Feng Ru, Zhao Zhen-Xiong, Ma Shu-Rong, Guo Fang, Wang Yan, Jiang Jian-Dong
State Key Laboratory of Bioactive Substance and Function of Natural Medicines, Institute of Materia Medica, Chinese Academy of Medical Sciences and Peking Union Medical College, Beijing, China.
Front Pharmacol. 2018 Mar 21;9:214. doi: 10.3389/fphar.2018.00214. eCollection 2018.

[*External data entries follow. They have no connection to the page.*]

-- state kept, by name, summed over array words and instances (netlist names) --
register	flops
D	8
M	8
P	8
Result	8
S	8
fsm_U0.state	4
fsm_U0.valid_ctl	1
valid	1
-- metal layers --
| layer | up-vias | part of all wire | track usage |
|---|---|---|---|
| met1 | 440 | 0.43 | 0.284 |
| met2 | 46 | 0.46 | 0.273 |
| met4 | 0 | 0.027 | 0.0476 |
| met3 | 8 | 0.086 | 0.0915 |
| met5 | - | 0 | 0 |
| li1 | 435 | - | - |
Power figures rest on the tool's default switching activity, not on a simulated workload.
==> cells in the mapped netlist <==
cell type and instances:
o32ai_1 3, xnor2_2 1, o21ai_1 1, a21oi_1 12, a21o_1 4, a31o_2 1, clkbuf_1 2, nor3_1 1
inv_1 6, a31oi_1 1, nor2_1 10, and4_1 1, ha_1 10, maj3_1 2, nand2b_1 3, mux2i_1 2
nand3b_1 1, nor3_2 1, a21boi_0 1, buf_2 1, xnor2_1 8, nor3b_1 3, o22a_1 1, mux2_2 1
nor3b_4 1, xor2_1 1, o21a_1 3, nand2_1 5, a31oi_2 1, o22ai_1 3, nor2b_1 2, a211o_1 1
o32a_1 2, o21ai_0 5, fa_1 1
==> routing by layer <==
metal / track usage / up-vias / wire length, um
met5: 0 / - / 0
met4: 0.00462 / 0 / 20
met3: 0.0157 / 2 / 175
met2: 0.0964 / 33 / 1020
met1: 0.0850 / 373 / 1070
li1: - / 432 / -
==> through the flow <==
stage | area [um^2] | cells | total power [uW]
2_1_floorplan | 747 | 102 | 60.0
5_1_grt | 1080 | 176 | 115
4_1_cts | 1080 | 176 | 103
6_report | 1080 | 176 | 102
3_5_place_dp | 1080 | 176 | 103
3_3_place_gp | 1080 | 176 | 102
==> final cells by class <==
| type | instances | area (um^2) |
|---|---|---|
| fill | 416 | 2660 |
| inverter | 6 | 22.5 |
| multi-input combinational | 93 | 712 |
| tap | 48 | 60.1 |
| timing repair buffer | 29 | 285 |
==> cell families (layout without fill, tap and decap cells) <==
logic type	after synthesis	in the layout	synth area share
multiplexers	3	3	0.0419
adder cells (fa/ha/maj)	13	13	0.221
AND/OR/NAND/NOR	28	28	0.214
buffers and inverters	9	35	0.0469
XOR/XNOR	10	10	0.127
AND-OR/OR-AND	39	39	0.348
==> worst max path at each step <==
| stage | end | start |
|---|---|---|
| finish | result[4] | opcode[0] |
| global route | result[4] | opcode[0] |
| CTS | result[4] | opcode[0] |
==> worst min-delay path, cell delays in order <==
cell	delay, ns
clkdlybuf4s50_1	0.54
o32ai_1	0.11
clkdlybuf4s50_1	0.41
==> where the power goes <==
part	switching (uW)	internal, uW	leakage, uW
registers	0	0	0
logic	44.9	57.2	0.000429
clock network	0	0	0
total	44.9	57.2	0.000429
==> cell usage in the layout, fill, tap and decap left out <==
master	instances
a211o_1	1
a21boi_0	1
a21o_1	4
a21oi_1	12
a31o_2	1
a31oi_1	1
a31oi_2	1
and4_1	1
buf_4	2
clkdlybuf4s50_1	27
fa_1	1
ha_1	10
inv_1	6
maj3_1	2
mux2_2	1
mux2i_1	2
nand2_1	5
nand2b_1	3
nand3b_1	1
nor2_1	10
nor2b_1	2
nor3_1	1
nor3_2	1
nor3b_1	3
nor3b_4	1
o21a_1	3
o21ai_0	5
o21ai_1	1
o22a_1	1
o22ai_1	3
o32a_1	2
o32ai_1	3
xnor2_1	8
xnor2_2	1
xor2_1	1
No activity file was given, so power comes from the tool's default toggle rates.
==> design/flow/run.sh <==
#!/bin/bash
# OpenROAD 26Q1-2900-gdf79404cd8, Yosys 0.63+post, stock flow scripts
make -C /OpenROAD-flow-scripts/flow DESIGN_CONFIG=/design/flow/config.mk WORK_HOME=/design/flow/orfs finish
==> design/flow/config.mk <==
export PLATFORM = sky130hd
export DESIGN_NAME = RegisterFile
export DESIGN_NICKNAME = RegisterFile
export VERILOG_FILES = /design/flow/design.v
export SDC_FILE = /design/flow/constraint.sdc
export NUM_CORES = 4
export LEC_CHECK = 1
export CORE_UTILIZATION = 30
==> design/flow/constraint.sdc <==
current_design RegisterFile

set clk_period 2.0
set clk_io_pct 0.2

create_clock -name clk0 -period $clk_period [get_ports {write_enable}]

set non_clock_inputs [all_inputs -no_clocks]
set_input_delay [expr $clk_period * $clk_io_pct] -clock clk0 $non_clock_inputs
set_output_delay [expr $clk_period * $clk_io_pct] -clock clk0 [all_outputs]
## flow/design.v

```verilog
module RAM (
    input wire clk,
    input wire we,
    input wire [7:0] addr,
    input wire [7:0] data_in,
    output reg [7:0] data_out
);
    reg [7:0] memory [255:0];
    always @(posedge clk) begin
        if (we) begin
            memory[addr] <= data_in;
        end else begin
            data_out <= memory[addr];
        end
    end
endmodule
```

## flow/run.sh

```bash
#!/bin/bash
# OpenROAD 26Q1-2900-gdf79404cd8, Yosys 0.63+post, stock flow scripts
make -C /OpenROAD-flow-scripts/flow DESIGN_CONFIG=/design/flow/config.mk WORK_HOME=/design/flow/orfs finish
```

## flow/config.mk

```make
export PLATFORM = sky130hd
export DESIGN_NAME = RAM
export DESIGN_NICKNAME = RAM
export VERILOG_FILES = /design/flow/design.v
export SDC_FILE = /design/flow/constraint.sdc
export NUM_CORES = 4
export LEC_CHECK = 1
export CORE_UTILIZATION = 30
```

## flow/constraint.sdc

```tcl
current_design RAM

set clk_period 14.7
set clk_io_pct 0.2

create_clock -name clk0 -period $clk_period [get_ports {clk}]

set non_clock_inputs [all_inputs -no_clocks]
set_input_delay [expr $clk_period * $clk_io_pct] -clock clk0 $non_clock_inputs
set_output_delay [expr $clk_period * $clk_io_pct] -clock clk0 [all_outputs]
```

==> Slide: Implementation Results <==
Physical Implementation Snapshot

Synth
  • Post-Syn Area: 78500 µm²
  • Syn Inst Count: 3545
  • Synth unique cells: 20
  • Synthesis area per yosys: 78500 µm²
  • Yosys warns: 1
  • Biggest area cells: edfxtp_1 79%, mux4_2 15%, a22oi_1 2.4%, nor2_1 1.1%, a21oi_1 0.82%
  • Synth area leader: edfxtp_1
  • Synth Seq Share: 78.6%
  • Post-synthesis register bit count: 2056
  • Area leader share: 78.6%
  • Yosys cell count: 3545
  • Avg Cell Area, Syn: 22.2 µm²

Final timing
  • Slew headroom: 15.0%
  • Fin crit period: 6.97 ns
  • Setup tns final: 0 ns
  • Final setup fails: 0
  • RSZ-0062 raised after global routing: false
  • Fin. max-slew vios: 0
  • Final hold violation count: 0
  • Least-Margin Pin Slew: 1.27 ns
  • Post-layout period usage: 47.4%
  • Final Skew: 0.0411 ns
  • Peak Freq: 0.144 GHz

Pwr
  • Peak VDD IR: 0.000106 V
  • Leak pwr: 26.9 nW
  • Sequential share of power: 53.6%
  • Sw Pwr: 0.00251 W
  • Switch share: 20.8%
  • PwrDens: 134 nW/µm²
  • Clock network fraction of total power: 42.0%
  • Combinational Power Share: 4.4%
  • Pint: 0.00956 W

Global route
  • First-pass GRT wire length: 275000 µm
  • Largest net degree at the start of global routing: 110
  • Tot GR Track Use: 15.4%
  • Grt ovf: 0
  • Antenna violations before repair: 7
  • Number of global-route vias before repair: 40700

Critical path
  • Critical Path Most Common Cell: buf_4
  • Worst Path Max Fanout: 63
  • CP Cell Sequence: buf_8 -> buf_4 -> buf_4 -> buf_4 -> mux4_2 -> a22oi_1 -> a21oi_1 -> o41ai_1 -> nand4_1
  • Cell family with most CP delay: buffers and inverters
  • CP startpoint: addr[1]
  • Startpoint types: primary input
  • Max incr delay on CP: 1.13 ns
  • CP Capture Type: register
  • CP required: 15.21 ns
  • Worst R2R Start: memory[139][0]$_DFFE_PP_
  • CP max-delay cell: o41ai_1
  • Critical path class: in2reg
  • WP data arrival: 7.48 ns
  • CP bufs+invs: 4

Floorplanning
  • Die W: 514 µm
  • Number of top-level pins: 26
  • Die Span Y: 514 µm
  • Row Count: 187
  • Die Area: 264000 µm²
  • Std-Cell Core Area: 260000 µm²
  • FP Util: 30.2%

Clock network
  • Post-CTS Resized: 0
  • Setup Fix Bufs, Post-CTS: 0
  • CTS tree: yes
  • Clock Sinks: 2056
  • Num CTS Buffers: 203
  • Hold_buf cts: 0
  • Worst-Skew Late Latency: 0.83 ns
  • H-tree depth: 4
  • Clock buffer depth: 3
  • Root Buffer: clkbuf_16
  • Clk slew on worst S/H paths: 0.06 ns

Placement
  • Detailed Place HPWL: 111000 µm
  • Placed cell area: 83600 µm²
  • Final Wtd Congestion: 0.853
  • Port bufs: 25

Drt
  • Routed WL: 187000 µm
  • Ant. Diodes: 0
  • DR pass1 iterations: 5
  • Routed len/inst: 25.4 µm
  • Drt initial violations: 2512
  • Vias per cell: 4.98
  • DR vias: 36700
  • Drt drc: 0
  • DRT antenna net count: 0

Min path
  • Worst hold path startpoint: memory[250][0]$_DFFE_PP_
  • HP Class: reg2reg

Job
  • OpenROAD warning count: 28
  • Maximum Capacitance Violations: 0

Finish
  • Post-route cell area: 90100 µm²
  • Fillers: 23600
  • Layout area overhead: 14.7%
  • Fraction of layout cells with a size suffix above 1: 25.4%

Run status
  • Status: finished, final reports clean
==> cell usage after synthesis <==
library cell and instances:
nand3_1 17, buf_2 34, mux4_2 512, nand2_1 25, nand2b_1 5, nand4_1 9, edfxtp_1 2056, o41ai_1 32
clkbuf_1 140, nor2_1 234, nor2b_1 8, nor3_1 27, and2_1 3, a22oi_1 256, inv_1 1, a21oi_1 128
buf_6 15, buf_1 31, or2_2 2, buf_4 10
==> state kept, by name (all words and copies together), names as in the netlist <==
name,flops
data_out,8
memory,2048
==> worst min-delay path: stages, from the launching register on <==
cell and delay [ns]:
edfxtp_1 0.31, mux4_2 0.22, a22oi_1 0.10, a21oi_1 0.14, o41ai_1 0.11, nand4_1 0.09
==> power groups by stage <==
stage         clock [W]  combinational [W]  sequential, W
global route    0.00537           0.000566        0.00647
CTS             0.00516           0.000537        0.00647
finish          0.00507           0.000527        0.00647
==> cell usage in the layout (no fill, tap or decap), types with 3 or more instances in the layout <==
cell	netlist	routed
buf_12	0	8
inv_16	0	3
bufinv_16	0	20
nand2_1	25	25
nand3_1	17	17
a21oi_1	128	128
clkinv_2	0	33
inv_6	0	5
o41ai_1	32	25
nand4_1	9	9
nand2b_1	5	3
edfxtp_1	2056	2056
buf_8	0	10
o41ai_2	0	7
clkinv_8	0	4
clkinvlp_4	0	3
nor2_1	234	233
buf_4	10	161
nor2b_1	8	6
clkbuf_16	0	205
clkinv_1	0	43
nor3_1	27	27
clkdlybuf4s50_1	0	15
clkbuf_1	140	45
a22oi_1	256	256
mux4_2	512	512
==> metal layers <==
layer	global-route usage, %	vias to the layer above	wire (µm)
met1	17.9	18900	63400
met5	0.457	-	222
li1	-	15400	-
met4	3.75	13	5630
met3	10.5	300	27900
met2	23.5	2053	90300
==> path summary, 6_finish.rpt <==
kind	depth (start not counted)	slack, ns	end
worst min register to register	5	1.08	data_out[0]$_DFFE_PN_
worst min-delay path	5	1.08	data_out[0]$_DFFE_PN_
worst max-delay path	9	7.73	data_out[5]$_DFFE_PN_
worst max register to register	5	11.82	data_out[0]$_DFFE_PN_
==> area by class of cell <==
class	count	area (µm²)	share of cell area [%]
multi-input cells	1258	15800	17.6
inverters	1	3.75	0.00417
clock inverters	115	1200	1.33
clock buffers	250	5300	5.88
flip-flops and latches	2056	61700	68.5
repair buffers	194	1670	1.85
well taps	3496	4370	4.85
==> cell families after synthesis <==
group / share of synthesized area (%)
DFF: 78.6
muxes: 14.7
buffers and inverters: 1.35
AOI/OAI and AO/OA: 3.62
and+or+nand+nor: 1.73
==> stage by stage <==
| step | hold WS (ns) | utilization, % | setup slack [ns] | power (W) | instances |
|---|---|---|---|---|---|
| 6_report | 1.08 | 34.7 | 7.73 | 0.0121 | 7370 |
| 5_1_grt | 1.11 | 34.7 | 7.40 | 0.0124 | 7370 |
| 4_1_cts | 1.08 | 34.7 | 7.68 | 0.0122 | 7370 |
| 3_5_place_dp | 1.06 | 32.2 | 6.76 | 0.00713 | 7005 |
| 3_3_place_gp | 1.07 | 32.2 | 6.74 | 0.00713 | 7005 |
| 2_1_floorplan | 0.896 | - | 9.59 | 0.00688 | 3545 |
Power figures rest on the tool's default switching activity, not on a simulated workload.
[./run.sh]
#!/bin/bash
# OpenROAD 26Q1-2900-gdf79404cd8, Yosys 0.63+post, stock flow scripts
make -C /OpenROAD-flow-scripts/flow DESIGN_CONFIG=/design/flow/config.mk WORK_HOME=/design/flow/orfs finish
[./config.mk]
export PLATFORM = sky130hd
export DESIGN_NAME = MDR
export DESIGN_NICKNAME = MDR
export VERILOG_FILES = /design/flow/design.v
export SDC_FILE = /design/flow/constraint.sdc
export NUM_CORES = 4
export LEC_CHECK = 1
export CORE_AREA = 10 10 99 99
export DIE_AREA = 0 0 109 109
[./constraint.sdc]
current_design MDR

set clk_period 1.0
set clk_io_pct 0.2

create_clock -name clk0 -period $clk_period [get_ports {clk}]

set non_clock_inputs [all_inputs -no_clocks]
set_input_delay [expr $clk_period * $clk_io_pct] -clock clk0 $non_clock_inputs
set_output_delay [expr $clk_period * $clk_io_pct] -clock clk0 [all_outputs]
[./design.v]
module MDR  (clk, reset, in_from_bus, out_to_bus, read, write, in_from_mem, out_to_mem, mem_read, mem_write);
input clk, reset, write, mem_write, read, mem_read;
input[15:0] in_from_bus;
input[15:0] in_from_mem;
output[15:0] out_to_bus;
output[15:0] out_to_mem;
reg[15:0] register;
always@(posedge clk or posedge reset)
begin
  if(reset) register <= 0;
  else begin 
        if(write && !mem_write) register <= in_from_bus;
        if(mem_write && !write) register <= in_from_mem;
  end
end
assign out_to_bus = read? register: 16'hzzzz;
assign out_to_mem = mem_read? register : 16'hzzzz;
endmodule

Berberine (BBR) is considered a multi-target drug that has significant advantages. In contrast to its significant pharmacological effects in clinic, the plasma level of BBR is very low. Our previous work revealed that dihydroberberine (dhBBR) could be an absorbable form of BBR in the intestine, and butyrate is an active metabolite that is generated by gut bacteria in rats. In this study, for the first time we describe gut microbiota-regulated pharmacokinetics in beagle dogs after oral administration of BBR by single (50 mg/kg) or multiple doses (50 mg/kg/d) for 7 days. GC-MS, GC, LC-MS/MS, and LC/MS-IT-TOF were used to detect dhBBR, butyrate and BBR as well as its Phase I and II metabolites, respectively. The results showed that dhBBR was not detected in dog plasma but was excreted in small amounts in the feces of dogs examined on days 3 and 7. Butyrate was generated by gut bacteria and increased by 1.3- and 1.2-fold in plasma or feces, respectively, after 7 days of BBR treatment compared to the levels before treatment. Changes of intestinal bacterial composition were analyzed by 16S rRNA genes analysis. The results presented that dogs treated with BBR for 7 days increased both the abundance of the butyrate- and the nitroreductases- producing bacteria. We also identified chemical structures of the Phase I and II metabolites and analyzed their contents in beagle dogs. Eleven metabolites were detected in plasma and feces after BBR oral administration (50 mg/kg) to dogs, including 8 metabolites of Phase I and III metabolites of Phase II. The pharmacokinetic profile indicated that the concentration of BBR in plasma was low, with a value of 36.88 ± 23.45 ng/mL. The relative content of glucuronic acid conjugates (M11) was higher than those of other metabolites (M1, M2, M12, and M14) in plasma. BBR was detected in feces, with high excreted amounts on day 3 (2625.04 ± 1726.94 μg/g) and day 7 (2793.43 ± 488.10 μg/g). In summary, this is the first study to describe gut microbiota-regulated pharmacokinetics in beagle dogs after oral administration of BBR, which is beneficial for discovery of drugs with poor absorption but good therapeutic efficacy.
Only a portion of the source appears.